### TASK
Copy out the lines of the records below, and only those lines, from the one with "export CORE_MARGIN = 2" through the one with "- critical path type unchanged", exactly as they appear.
◇ ◇ ◇
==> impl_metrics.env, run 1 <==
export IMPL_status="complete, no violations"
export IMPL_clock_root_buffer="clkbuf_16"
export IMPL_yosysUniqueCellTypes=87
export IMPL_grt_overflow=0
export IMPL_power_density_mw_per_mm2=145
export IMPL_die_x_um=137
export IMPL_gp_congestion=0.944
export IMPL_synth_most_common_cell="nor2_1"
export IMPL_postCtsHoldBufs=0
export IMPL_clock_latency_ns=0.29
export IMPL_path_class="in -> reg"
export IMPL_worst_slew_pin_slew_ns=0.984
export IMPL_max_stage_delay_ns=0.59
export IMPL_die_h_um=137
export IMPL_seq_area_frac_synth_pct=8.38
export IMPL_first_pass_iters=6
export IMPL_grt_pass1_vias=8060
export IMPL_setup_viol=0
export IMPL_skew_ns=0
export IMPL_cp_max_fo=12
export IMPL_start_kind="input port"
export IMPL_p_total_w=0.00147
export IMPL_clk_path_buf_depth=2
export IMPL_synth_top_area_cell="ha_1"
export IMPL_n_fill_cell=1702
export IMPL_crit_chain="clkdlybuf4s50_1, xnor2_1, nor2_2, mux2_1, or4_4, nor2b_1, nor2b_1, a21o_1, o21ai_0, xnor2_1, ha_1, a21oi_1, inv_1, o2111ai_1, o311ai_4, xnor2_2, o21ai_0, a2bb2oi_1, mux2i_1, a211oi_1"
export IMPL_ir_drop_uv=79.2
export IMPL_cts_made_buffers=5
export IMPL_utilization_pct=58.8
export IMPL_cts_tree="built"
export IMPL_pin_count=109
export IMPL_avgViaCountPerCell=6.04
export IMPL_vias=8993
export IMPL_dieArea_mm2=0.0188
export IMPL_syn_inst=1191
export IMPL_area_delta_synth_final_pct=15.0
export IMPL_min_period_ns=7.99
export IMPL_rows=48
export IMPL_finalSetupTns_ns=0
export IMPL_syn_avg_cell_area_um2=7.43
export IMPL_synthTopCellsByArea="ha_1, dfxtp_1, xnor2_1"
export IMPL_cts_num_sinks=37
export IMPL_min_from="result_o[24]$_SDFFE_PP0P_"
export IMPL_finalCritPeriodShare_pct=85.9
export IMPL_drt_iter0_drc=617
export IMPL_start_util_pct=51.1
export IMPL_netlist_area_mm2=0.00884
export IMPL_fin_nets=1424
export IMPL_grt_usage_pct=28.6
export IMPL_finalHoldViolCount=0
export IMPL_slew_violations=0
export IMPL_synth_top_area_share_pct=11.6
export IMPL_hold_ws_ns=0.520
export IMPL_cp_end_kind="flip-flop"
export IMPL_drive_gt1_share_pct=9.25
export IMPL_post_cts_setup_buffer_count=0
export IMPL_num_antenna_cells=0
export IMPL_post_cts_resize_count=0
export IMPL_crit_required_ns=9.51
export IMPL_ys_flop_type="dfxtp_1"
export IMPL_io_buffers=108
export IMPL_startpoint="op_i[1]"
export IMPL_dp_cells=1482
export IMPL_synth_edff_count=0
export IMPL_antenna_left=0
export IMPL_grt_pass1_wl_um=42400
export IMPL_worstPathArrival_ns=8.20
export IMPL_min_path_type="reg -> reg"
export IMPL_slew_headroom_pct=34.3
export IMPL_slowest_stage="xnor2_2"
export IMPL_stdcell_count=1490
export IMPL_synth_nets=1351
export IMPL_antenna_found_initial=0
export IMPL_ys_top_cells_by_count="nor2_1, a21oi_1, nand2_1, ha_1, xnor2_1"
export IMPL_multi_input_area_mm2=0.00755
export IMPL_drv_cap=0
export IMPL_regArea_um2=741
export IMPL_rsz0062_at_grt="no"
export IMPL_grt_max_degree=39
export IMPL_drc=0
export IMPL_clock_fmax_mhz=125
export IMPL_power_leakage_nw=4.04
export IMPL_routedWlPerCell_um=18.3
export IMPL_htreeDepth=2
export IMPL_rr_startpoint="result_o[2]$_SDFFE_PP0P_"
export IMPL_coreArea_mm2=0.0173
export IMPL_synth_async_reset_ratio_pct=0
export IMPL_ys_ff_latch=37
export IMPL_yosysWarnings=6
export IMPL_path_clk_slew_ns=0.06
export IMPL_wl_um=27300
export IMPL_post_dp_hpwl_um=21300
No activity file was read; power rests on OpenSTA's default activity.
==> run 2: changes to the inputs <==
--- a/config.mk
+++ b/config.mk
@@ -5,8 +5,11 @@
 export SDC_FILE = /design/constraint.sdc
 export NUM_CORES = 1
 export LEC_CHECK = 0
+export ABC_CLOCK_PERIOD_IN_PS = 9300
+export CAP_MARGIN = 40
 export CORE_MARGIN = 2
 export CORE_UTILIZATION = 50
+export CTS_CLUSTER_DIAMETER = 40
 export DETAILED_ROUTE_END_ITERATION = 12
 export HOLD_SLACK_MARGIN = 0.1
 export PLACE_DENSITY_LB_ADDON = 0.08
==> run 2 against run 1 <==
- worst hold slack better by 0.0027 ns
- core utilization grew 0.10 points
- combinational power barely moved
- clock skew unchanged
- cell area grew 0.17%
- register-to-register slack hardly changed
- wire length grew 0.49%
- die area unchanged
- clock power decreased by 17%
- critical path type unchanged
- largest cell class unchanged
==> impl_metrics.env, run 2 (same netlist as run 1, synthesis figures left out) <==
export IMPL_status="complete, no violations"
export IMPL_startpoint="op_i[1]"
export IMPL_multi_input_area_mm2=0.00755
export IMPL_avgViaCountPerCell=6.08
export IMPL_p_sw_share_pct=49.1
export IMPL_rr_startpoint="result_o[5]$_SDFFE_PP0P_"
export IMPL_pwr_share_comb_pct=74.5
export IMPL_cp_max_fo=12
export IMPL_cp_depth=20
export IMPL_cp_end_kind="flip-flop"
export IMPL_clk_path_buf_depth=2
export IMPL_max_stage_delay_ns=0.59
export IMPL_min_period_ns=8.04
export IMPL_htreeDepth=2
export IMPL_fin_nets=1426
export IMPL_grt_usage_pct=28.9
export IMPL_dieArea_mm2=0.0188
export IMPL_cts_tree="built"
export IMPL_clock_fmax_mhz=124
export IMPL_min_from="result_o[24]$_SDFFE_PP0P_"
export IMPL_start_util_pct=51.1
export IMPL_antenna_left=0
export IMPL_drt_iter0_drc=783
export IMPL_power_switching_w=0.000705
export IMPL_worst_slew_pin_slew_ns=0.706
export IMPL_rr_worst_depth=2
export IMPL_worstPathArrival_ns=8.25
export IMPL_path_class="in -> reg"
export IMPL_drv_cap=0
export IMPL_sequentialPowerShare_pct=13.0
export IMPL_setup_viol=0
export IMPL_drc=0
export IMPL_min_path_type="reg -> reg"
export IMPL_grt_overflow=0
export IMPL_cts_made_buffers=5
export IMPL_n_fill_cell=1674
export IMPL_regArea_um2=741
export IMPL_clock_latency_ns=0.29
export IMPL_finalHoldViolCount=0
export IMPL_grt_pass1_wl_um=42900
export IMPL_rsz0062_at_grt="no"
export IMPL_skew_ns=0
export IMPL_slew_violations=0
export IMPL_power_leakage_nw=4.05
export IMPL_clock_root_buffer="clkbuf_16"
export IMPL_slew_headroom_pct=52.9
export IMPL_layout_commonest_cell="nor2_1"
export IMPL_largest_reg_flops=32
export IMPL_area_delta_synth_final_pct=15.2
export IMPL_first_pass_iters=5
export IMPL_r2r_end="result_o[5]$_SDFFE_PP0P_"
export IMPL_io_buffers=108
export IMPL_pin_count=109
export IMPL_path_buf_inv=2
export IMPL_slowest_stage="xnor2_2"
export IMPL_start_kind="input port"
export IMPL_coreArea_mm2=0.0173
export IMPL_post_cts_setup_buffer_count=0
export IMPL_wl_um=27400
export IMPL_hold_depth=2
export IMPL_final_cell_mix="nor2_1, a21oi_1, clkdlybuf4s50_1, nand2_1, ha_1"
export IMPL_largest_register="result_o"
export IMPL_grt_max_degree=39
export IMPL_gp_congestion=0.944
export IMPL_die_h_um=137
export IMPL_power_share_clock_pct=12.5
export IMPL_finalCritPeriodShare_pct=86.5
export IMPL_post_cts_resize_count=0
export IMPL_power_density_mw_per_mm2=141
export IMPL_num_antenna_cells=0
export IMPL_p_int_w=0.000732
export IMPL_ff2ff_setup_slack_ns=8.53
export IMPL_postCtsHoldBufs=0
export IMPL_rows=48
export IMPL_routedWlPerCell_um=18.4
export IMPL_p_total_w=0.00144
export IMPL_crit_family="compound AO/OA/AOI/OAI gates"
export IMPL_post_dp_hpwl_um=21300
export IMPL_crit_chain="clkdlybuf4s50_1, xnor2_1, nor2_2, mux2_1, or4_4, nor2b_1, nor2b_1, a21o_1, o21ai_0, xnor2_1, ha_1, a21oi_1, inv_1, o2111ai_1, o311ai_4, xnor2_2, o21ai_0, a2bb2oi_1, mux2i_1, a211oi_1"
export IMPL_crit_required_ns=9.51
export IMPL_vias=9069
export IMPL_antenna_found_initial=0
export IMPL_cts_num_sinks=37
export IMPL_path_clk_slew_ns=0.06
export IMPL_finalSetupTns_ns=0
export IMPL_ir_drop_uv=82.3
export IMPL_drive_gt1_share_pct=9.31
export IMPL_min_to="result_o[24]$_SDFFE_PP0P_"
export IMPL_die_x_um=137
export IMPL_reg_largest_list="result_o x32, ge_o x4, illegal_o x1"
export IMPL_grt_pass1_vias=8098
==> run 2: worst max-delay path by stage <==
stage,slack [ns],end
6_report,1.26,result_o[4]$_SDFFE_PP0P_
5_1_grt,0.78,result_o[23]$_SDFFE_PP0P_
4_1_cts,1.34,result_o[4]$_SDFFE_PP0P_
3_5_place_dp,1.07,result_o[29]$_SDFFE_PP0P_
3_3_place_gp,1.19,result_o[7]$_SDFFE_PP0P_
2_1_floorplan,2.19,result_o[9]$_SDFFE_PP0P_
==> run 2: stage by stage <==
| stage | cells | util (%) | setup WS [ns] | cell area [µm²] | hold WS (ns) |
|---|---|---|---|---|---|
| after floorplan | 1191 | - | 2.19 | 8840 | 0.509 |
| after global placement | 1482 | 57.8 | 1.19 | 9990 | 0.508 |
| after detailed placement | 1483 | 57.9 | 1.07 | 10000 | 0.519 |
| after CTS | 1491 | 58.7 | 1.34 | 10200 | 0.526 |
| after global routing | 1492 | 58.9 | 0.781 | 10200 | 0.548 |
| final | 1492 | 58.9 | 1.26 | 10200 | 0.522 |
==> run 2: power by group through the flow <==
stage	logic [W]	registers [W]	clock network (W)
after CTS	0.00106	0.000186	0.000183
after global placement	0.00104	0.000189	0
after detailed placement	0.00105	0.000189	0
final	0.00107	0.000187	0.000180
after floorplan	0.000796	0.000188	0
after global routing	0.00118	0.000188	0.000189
**config.mk**
```make
export PLATFORM = sky130hd
export DESIGN_NAME = pd_seq_detector
export DESIGN_NICKNAME = d
export VERILOG_FILES = /design/src/rtl/pd_seq_pkg.sv /design/src/rtl/pd_sync.sv /design/src/rtl/pd_edge.sv /design/src/rtl/pd_core.sv /design/src/rtl/pd_meter.sv /design/src/rtl/pd_seq_detector.sv
export SDC_FILE = /design/constraint.sdc
export NUM_CORES = 1
export LEC_CHECK = 0
export BUFFER_PORTS_ARGS = -buffer_cell sky130_fd_sc_hd__buf_2
export CAP_MARGIN = 20
export CORE_MARGIN = 8
export CORE_UTILIZATION = 53
export DETAILED_ROUTE_END_ITERATION = 16
export GPL_TIMING_DRIVEN = 0
export PLACE_DENSITY = 0.79
export SLEW_MARGIN = 10
export SYNTH_ARGS = -nofsm -noshare
export SYNTH_HDL_FRONTEND = slang
export SYNTH_HIERARCHICAL = 1
export SYNTH_SLANG_ARGS = --single-unit
export TNS_END_PERCENT = 5
```
**constraint.sdc**
```tcl
create_clock -name clk -period 1.9 [get_ports clk]
set_input_delay 0.285 -clock clk [delete_from_list [all_inputs] [get_ports clk]]
set_output_delay 0.285 -clock clk [all_outputs]
set_load 0.01 [all_outputs]
```
**src/rtl/pd_seq_pkg.sv**
```systemverilog
package pd_seq_pkg;

    // Decoded event pair seen by the set/clear core: {set, clear}
    typedef enum logic [1:0] {
        EV_NONE = 2'b00,
        EV_CLR  = 2'b01,
        EV_SET  = 2'b10,
        EV_BOTH = 2'b11
    } pd_event_t;

    typedef struct packed {
        logic sr;    // set/clear memory bit
        logic miss;  // reference starved
        logic pd;    // registered output
    } core_flags_t;

endpackage

```
**src/rtl/pd_sync.sv**
```systemverilog
module pd_sync #(
    parameter int W = 2
) (
    input  logic         clk,
    input  logic         rst,
    input  logic [W-1:0] d,
    output logic [W-1:0] q
);
    typedef struct packed {
        logic [W-1:0] s1;
        logic [W-1:0] s2;
    } sync_t;

    sync_t st_d, st_q;

    always_comb begin
        st_d    = st_q;
        st_d.s1 = d;
        st_d.s2 = st_q.s1;
        if (rst) begin
            st_d = '0;
        end
    end

    always_ff @(posedge clk) begin
        st_q <= st_d;
    end

    assign q = st_q.s2;
endmodule

```
**src/rtl/pd_edge.sv**
```systemverilog
module pd_edge #(
    parameter int W = 2
) (
    input  logic         clk,
    input  logic         rst,
    input  logic [W-1:0] lvl,
    output logic [W-1:0] rise
);
    logic [W-1:0] prev_d, prev_q;

    always_comb begin
        prev_d = rst ? '0 : lvl;
    end

    always_ff @(posedge clk) begin
        prev_q <= prev_d;
    end

    for (genvar i = 0; i < W; i++) begin : g_rise
        assign rise[i] = lvl[i] & ~prev_q[i];
    end
endmodule

```
**src/rtl/pd_core.sv**
```systemverilog
module pd_core
    import pd_seq_pkg::*;
#(
    parameter int MISS_LIMIT = 1024
) (
    input  logic clk,
    input  logic rst,
    input  logic set_ev,
    input  logic clr_ev,
    output logic pd,
    output logic miss
);
    localparam int GW = $clog2(MISS_LIMIT + 1);
    localparam logic [GW-1:0] LIM = GW'(MISS_LIMIT);

    typedef struct packed {
        core_flags_t  f;
        logic [GW-1:0] gap;
    } core_st_t;

    core_st_t st_d, st_q;
    pd_event_t ev;

    always_comb begin
        ev   = pd_event_t'({set_ev, clr_ev});
        st_d = st_q;

        case (ev)
            EV_SET:  st_d.f.sr = 1'b1;
            EV_CLR:  st_d.f.sr = 1'b0;
            EV_BOTH: st_d.f.sr = 1'b0;   // clear has priority
            default: st_d.f.sr = st_q.f.sr;
        endcase

        if (set_ev) begin
            st_d.gap = '0;
        end else if (st_q.gap != LIM) begin
            st_d.gap = st_q.gap + 1'b1;
        end

        st_d.f.miss = (st_d.gap == LIM);
        st_d.f.pd   = st_d.f.miss | st_d.f.sr;

        if (rst) begin
            st_d = '0;
        end
    end

    always_ff @(posedge clk) begin
        st_q <= st_d;
    end

    assign pd   = st_q.f.pd;
    assign miss = st_q.f.miss;
endmodule

```
**src/rtl/pd_meter.sv**
```systemverilog
module pd_meter #(
    parameter int CW = 12
) (
    input  logic          clk,
    input  logic          rst,
    input  logic          ref_ev,
    input  logic          pd,
    output logic          valid,
    output logic [CW-1:0] high_cnt,
    output logic [CW-1:0] period_cnt
);
    localparam logic [CW-1:0] CMAX = '1;

    typedef struct packed {
        logic          armed;
        logic          valid;
        logic [CW-1:0] acc;
        logic [CW-1:0] per;
        logic [CW-1:0] hi_out;
        logic [CW-1:0] per_out;
    } meter_st_t;

    meter_st_t st_d, st_q;
    logic [CW-1:0] acc_next;

    always_comb begin
        acc_next = (pd && st_q.acc != CMAX) ? st_q.acc + 1'b1 : st_q.acc;

        st_d       = st_q;
        st_d.valid = 1'b0;
        st_d.acc   = acc_next;
        st_d.per   = (st_q.per != CMAX) ? st_q.per + 1'b1 : st_q.per;

        if (ref_ev) begin
            if (st_q.armed) begin
                st_d.valid   = 1'b1;
                st_d.hi_out  = acc_next;
                st_d.per_out = st_q.per;
            end
            st_d.armed = 1'b1;
            st_d.acc   = '0;
            st_d.per   = CW'(1);
        end

        if (rst) begin
            st_d = '0;
        end
    end

    always_ff @(posedge clk) begin
        st_q <= st_d;
    end

    assign valid      = st_q.valid;
    assign high_cnt   = st_q.hi_out;
    assign period_cnt = st_q.per_out;
endmodule

```
**src/rtl/pd_seq_detector.sv**
```systemverilog
module pd_seq_detector #(
    parameter int CW         = 12,
    parameter int MISS_LIMIT = 1024,
    parameter bit METER_EN   = 1'b1
) (
    input  logic          clk,
    input  logic          rst,
    input  logic          ref_in,
    input  logic          fb_in,
    output logic          pd_out,
    output logic          meas_valid,
    output logic [CW-1:0] meas_high,
    output logic [CW-1:0] meas_period
);
    localparam int NIN = 2;

    logic [NIN-1:0] raw, synced, rises;
    logic ref_ev, fb_ev, miss;

    assign raw = {fb_in, ref_in};

    pd_sync #(.W(NIN)) u_sync (
        .clk (clk),
        .rst (rst),
        .d   (raw),
        .q   (synced)
    );

    pd_edge #(.W(NIN)) u_edge (
        .clk  (clk),
        .rst  (rst),
        .lvl  (synced),
        .rise (rises)
    );

    assign ref_ev = rises[0];
    assign fb_ev  = rises[1];

    pd_core #(.MISS_LIMIT(MISS_LIMIT)) u_core (
        .clk    (clk),
        .rst    (rst),
        .set_ev (ref_ev),
        .clr_ev (fb_ev),
        .pd     (pd_out),
        .miss   (miss)
    );

    if (METER_EN) begin : g_meter
        pd_meter #(.CW(CW)) u_meter (
            .clk        (clk),
            .rst        (rst),
            .ref_ev     (ref_ev),
            .pd         (pd_out),
            .valid      (meas_valid),
            .high_cnt   (meas_high),
            .period_cnt (meas_period)
        );
    end else begin : g_no_meter
        assign meas_valid  = 1'b0;
        assign meas_high   = '0;
        assign meas_period = '0;
    end
endmodule

```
◇ ◇ ◇
### TASK RESULT
 export CORE_MARGIN = 2
 export CORE_UTILIZATION = 50
+export CTS_CLUSTER_DIAMETER = 40
 export DETAILED_ROUTE_END_ITERATION = 12
 export HOLD_SLACK_MARGIN = 0.1
 export PLACE_DENSITY_LB_ADDON = 0.08
==> run 2 against run 1 <==
- worst hold slack better by 0.0027 ns
- core utilization grew 0.10 points
- combinational power barely moved
- clock skew unchanged
- cell area grew 0.17%
- register-to-register slack hardly changed
- wire length grew 0.49%
- die area unchanged
- clock power decreased by 17%
- critical path type unchanged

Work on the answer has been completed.